The Wiener index of a connected graph G is W(G)=∑{u,v}⊆V(G)dG(u,v). In this paper, we obtain the Wiener index of H-generalized join of graphs G1,G2,…,Gk. As a consequence, we obtain some earlier known results in [Alaeiyan et al. in Aust. J. Basic Appl. Sci. (2011) 5(12): 145–152; Yeh et al. in Discrete Math. (1994) 135: 359–365] and we also obtain the Wiener index of the generalized corona product of graphs. We further show that the ideal-based zero-divisor graph ΓI(R) is a H-generalized join of complete graphs and totally disconnected graphs. As a result, we find the Wiener index of the ideal-based zero-divisor graph ΓI(R) and we deduce some of the main results in [Selvakumar et al. in Discrete Appl.
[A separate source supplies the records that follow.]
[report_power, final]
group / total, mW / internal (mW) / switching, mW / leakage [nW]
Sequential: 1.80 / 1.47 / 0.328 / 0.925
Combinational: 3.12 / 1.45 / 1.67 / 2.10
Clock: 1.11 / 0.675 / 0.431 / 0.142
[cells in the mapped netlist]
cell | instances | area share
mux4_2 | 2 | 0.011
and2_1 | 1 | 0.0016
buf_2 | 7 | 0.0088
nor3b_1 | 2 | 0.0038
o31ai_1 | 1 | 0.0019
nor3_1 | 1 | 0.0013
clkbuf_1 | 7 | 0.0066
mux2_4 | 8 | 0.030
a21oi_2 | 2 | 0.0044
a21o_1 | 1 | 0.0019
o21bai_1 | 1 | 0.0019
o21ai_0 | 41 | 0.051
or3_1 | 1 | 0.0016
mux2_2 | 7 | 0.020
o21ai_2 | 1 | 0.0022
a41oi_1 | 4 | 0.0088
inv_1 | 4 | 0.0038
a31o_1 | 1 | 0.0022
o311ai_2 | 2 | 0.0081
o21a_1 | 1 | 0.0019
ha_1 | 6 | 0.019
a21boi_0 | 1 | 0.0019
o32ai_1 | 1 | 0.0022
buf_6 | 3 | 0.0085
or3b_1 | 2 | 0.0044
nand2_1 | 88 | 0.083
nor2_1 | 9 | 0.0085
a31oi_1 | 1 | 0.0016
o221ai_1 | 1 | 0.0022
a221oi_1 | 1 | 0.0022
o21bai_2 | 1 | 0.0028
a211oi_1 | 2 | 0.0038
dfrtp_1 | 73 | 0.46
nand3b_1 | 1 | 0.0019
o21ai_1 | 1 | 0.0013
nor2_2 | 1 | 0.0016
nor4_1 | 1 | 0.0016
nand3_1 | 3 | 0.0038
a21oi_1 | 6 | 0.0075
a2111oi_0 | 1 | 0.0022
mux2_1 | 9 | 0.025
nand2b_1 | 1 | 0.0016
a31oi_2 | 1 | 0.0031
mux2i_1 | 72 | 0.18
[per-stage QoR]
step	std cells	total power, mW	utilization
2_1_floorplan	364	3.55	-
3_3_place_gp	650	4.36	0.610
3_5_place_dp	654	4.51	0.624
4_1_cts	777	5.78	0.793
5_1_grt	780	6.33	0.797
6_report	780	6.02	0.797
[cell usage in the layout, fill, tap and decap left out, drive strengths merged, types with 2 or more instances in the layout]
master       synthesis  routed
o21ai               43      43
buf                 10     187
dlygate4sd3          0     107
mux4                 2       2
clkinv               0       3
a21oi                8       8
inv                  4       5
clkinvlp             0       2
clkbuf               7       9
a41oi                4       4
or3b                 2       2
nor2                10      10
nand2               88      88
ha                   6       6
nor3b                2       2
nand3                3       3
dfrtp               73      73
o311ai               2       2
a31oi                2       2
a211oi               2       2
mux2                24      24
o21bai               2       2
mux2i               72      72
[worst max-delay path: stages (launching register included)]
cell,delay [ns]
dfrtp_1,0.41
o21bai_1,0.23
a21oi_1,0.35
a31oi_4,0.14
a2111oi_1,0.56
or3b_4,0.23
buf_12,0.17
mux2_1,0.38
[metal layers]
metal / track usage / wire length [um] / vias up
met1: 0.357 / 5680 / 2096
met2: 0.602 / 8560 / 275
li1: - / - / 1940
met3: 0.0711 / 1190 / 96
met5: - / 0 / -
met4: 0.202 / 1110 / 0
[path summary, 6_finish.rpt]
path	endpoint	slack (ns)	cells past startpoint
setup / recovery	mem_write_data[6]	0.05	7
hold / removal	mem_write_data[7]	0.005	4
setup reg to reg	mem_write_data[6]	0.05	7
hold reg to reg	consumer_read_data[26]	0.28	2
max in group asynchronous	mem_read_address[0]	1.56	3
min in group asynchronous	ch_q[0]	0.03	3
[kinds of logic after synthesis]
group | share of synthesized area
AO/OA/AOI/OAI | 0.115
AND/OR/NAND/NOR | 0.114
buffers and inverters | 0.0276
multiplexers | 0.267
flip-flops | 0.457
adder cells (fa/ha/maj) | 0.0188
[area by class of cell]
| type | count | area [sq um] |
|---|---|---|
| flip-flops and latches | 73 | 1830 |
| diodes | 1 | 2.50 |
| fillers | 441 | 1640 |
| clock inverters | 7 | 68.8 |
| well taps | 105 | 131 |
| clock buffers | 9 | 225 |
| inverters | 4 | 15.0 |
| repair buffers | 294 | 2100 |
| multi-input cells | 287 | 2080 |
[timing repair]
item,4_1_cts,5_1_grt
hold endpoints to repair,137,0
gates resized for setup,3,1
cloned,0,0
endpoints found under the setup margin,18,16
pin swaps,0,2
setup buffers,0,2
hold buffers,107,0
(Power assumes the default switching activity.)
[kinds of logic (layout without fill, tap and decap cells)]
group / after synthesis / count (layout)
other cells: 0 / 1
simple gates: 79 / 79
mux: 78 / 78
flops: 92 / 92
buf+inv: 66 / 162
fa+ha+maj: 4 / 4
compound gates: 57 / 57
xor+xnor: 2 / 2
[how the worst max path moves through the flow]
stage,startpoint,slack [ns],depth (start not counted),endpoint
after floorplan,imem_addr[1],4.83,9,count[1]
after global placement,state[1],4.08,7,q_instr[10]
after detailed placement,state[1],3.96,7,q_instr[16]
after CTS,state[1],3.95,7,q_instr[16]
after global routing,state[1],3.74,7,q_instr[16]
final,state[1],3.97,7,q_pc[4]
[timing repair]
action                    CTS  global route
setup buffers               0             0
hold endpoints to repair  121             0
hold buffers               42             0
`src/rtl/csa_pkg.sv`:
```
// Shared constants and geometry helpers for the pipelined carry-select adder.
package csa_pkg;

    localparam logic OP_ADD = 1'b0;
    localparam logic OP_SUB = 1'b1;

    localparam int MIN_BLK    = 1;
    localparam int MIN_STAGES = 1;

    function automatic int slices_per_stage(input int width, input int blk, input int stages);
        return width / (blk * stages);
    endfunction

    // Legal geometry: WIDTH splits evenly into STAGES groups of whole slices.
    function automatic bit geometry_ok(input int width, input int blk, input int stages);
        if (blk < MIN_BLK || stages < MIN_STAGES)
            return 1'b0;
        return ((width % (blk * stages)) == 0) && (stages <= (width / blk));
    endfunction

endpackage

```
`src/rtl/csa_slice.sv`:
```
// One BLK-bit carry-select slice: both carry-in outcomes are precomputed and
// the incoming carry only drives the final selects. Purely combinational.
module csa_slice
#(
    parameter int BLK = 4
)
(
    input  logic [BLK-1:0] a,
    input  logic [BLK-1:0] b,
    input  logic           cin,
    output logic [BLK-1:0] s,
    output logic           cout
);

    logic [BLK-1:0] s0;
    logic [BLK-1:0] s1;
    logic [BLK:0]   c0;
    logic [BLK:0]   c1;

    always_comb begin
        s0    = '0;
        s1    = '0;
        c0    = '0;
        c1    = '0;
        c0[0] = 1'b0;
        c1[0] = 1'b1;
        for (int i = 0; i < BLK; i++) begin
            s0[i]   = a[i] ^ b[i] ^ c0[i];
            c0[i+1] = (a[i] & b[i]) | (c0[i] & (a[i] ^ b[i]));
            s1[i]   = a[i] ^ b[i] ^ c1[i];
            c1[i+1] = (a[i] & b[i]) | (c1[i] & (a[i] ^ b[i]));
        end
    end

    assign s    = cin ? s1 : s0;
    assign cout = cin ? c1[BLK] : c0[BLK];

endmodule

```
`src/rtl/csa_adder_pipe.sv`:
```
// Pipelined carry-select adder/subtractor with valid/ready handshake.
// Optional build macro CSA_SAT_EN: clamp sum to signed max/min on overflow.
module csa_adder_pipe
    import csa_pkg::*;
#(
    parameter int WIDTH  = 32,
    parameter int BLK    = 4,
    parameter int STAGES = 2
)
(
    input  logic             clk,
    input  logic             rst_n,
    input  logic             in_valid,
    output logic             in_ready,
    input  logic [WIDTH-1:0] a,
    input  logic [WIDTH-1:0] b,
    input  logic             c_in,
    input  logic             sub,
    output logic             out_valid,
    input  logic             out_ready,
    output logic [WIDTH-1:0] sum,
    output logic             c_out,
    output logic             ovf
);

    localparam int  SW      = WIDTH / STAGES;
    localparam int  NSL     = slices_per_stage(WIDTH, BLK, STAGES);
    localparam bit  GEOM_OK = geometry_ok(WIDTH, BLK, STAGES);

    if (!GEOM_OK) begin : g_geom_check
        $error("csa_adder_pipe: WIDTH must be a multiple of BLK*STAGES with STAGES <= WIDTH/BLK");
    end

`ifdef CSA_SAT_EN
    function automatic logic [WIDTH-1:0] sat_clamp(input logic [WIDTH-1:0] raw,
                                                   input logic ovf_i,
                                                   input logic a_msb);
        if (!ovf_i)
            return raw;
        return a_msb ? {1'b1, {(WIDTH-1){1'b0}}} : {1'b0, {(WIDTH-1){1'b1}}};
    endfunction
`endif

    // Each stage register holds {not-yet-added A bits, finished sum bits} in
    // acc_p, the remaining inverted-or-plain B bits, and the carry onward.
    for (genvar k = 0; k < STAGES; k++) begin : stg
        localparam int BW = WIDTH - k * SW;

        logic             v_src;
        logic [WIDTH-1:0] a_src;
        logic [BW-1:0]    b_src;
        logic             c_src;
        logic             en;
        logic             vld_p;
        logic             cy_p;
        logic [WIDTH-1:0] acc_p;
        logic [SW-1:0]    s_stg;
        logic [WIDTH-1:0] acc_nxt;

        // Stage input: operands from the port, or the previous stage register
        if (k == 0) begin : g_src_in
            assign v_src = in_valid;
            assign a_src = a;
            assign b_src = (sub == OP_ADD) ? b : ~b;
            assign c_src = (sub == OP_SUB) ? 1'b1 : c_in;
        end else begin : g_src_prev
            assign v_src = stg[k-1].vld_p;
            assign a_src = stg[k-1].acc_p;
            assign b_src = stg[k-1].g_mid.bhi_p;
            assign c_src = stg[k-1].cy_p;
        end

        for (genvar j = 0; j < NSL; j++) begin : slc
            logic ci;
            logic co;
            if (j == 0) begin : g_c0
                assign ci = c_src;
            end else begin : g_cn
                assign ci = slc[j-1].co;
            end
            csa_slice #(.BLK(BLK)) u_slice (
                .a    (a_src[k*SW + j*BLK +: BLK]),
                .b    (b_src[j*BLK +: BLK]),
                .cin  (ci),
                .s    (s_stg[j*BLK +: BLK]),
                .cout (co)
            );
        end

        always_comb begin
            acc_nxt             = a_src;
            acc_nxt[k*SW +: SW] = s_stg;
        end

        // Stage register: final stage drives the outputs and is fully reset
        if (k == STAGES - 1) begin : g_last
            logic             ovf_nxt;
            logic             ovf_p;
            logic [WIDTH-1:0] sum_nxt;

            assign en      = !vld_p || out_ready;
            // Carry into the MSB is recovered from the MSB sum bit and its operands.
            assign ovf_nxt = slc[NSL-1].co ^ (s_stg[SW-1] ^ a_src[WIDTH-1] ^ b_src[SW-1]);
`ifdef CSA_SAT_EN
            assign sum_nxt = sat_clamp(acc_nxt, ovf_nxt, a_src[WIDTH-1]);
`else
            assign sum_nxt = acc_nxt;
`endif

            always_ff @(posedge clk or negedge rst_n) begin
                if (!rst_n) begin
                    vld_p <= 1'b0;
                    acc_p <= '0;
                    cy_p  <= 1'b0;
                    ovf_p <= 1'b0;
                end else if (en) begin
                    vld_p <= v_src;
                    acc_p <= sum_nxt;
                    cy_p  <= slc[NSL-1].co;
                    ovf_p <= ovf_nxt;
                end
            end
        end else begin : g_mid
            logic [BW-SW-1:0] bhi_p;

            assign en = !vld_p || stg[k+1].en;

            always_ff @(posedge clk or negedge rst_n) begin
                if (!rst_n)
                    vld_p <= 1'b0;
                else if (en)
                    vld_p <= v_src;
            end

            always_ff @(posedge clk) begin
                if (en) begin
                    acc_p <= acc_nxt;
                    cy_p  <= slc[NSL-1].co;
                    bhi_p <= b_src[BW-1:SW];
                end
            end
        end
    end

    assign in_ready  = stg[0].en;
    assign out_valid = stg[STAGES-1].vld_p;
    assign sum       = stg[STAGES-1].acc_p;
    assign c_out     = stg[STAGES-1].cy_p;
    assign ovf       = stg[STAGES-1].g_last.ovf_p;

endmodule

```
Math. (2022) 311: 72–84]. Moreover, we show that W(ΓI(Zn)) is a quadratic polynomial in n, where Zn is the ring of integers modulo n and we calculate the exact value of the Wiener index of ΓNil(R)(R), where Nil(R) is nilradical of R. Furthermore, we give a Python program for computing the Wiener index of ΓI(Zn) if I is an ideal of Zn generated by pr, where pr is a proper divisor of n, p is a prime number and r is a positive integer with r≥2.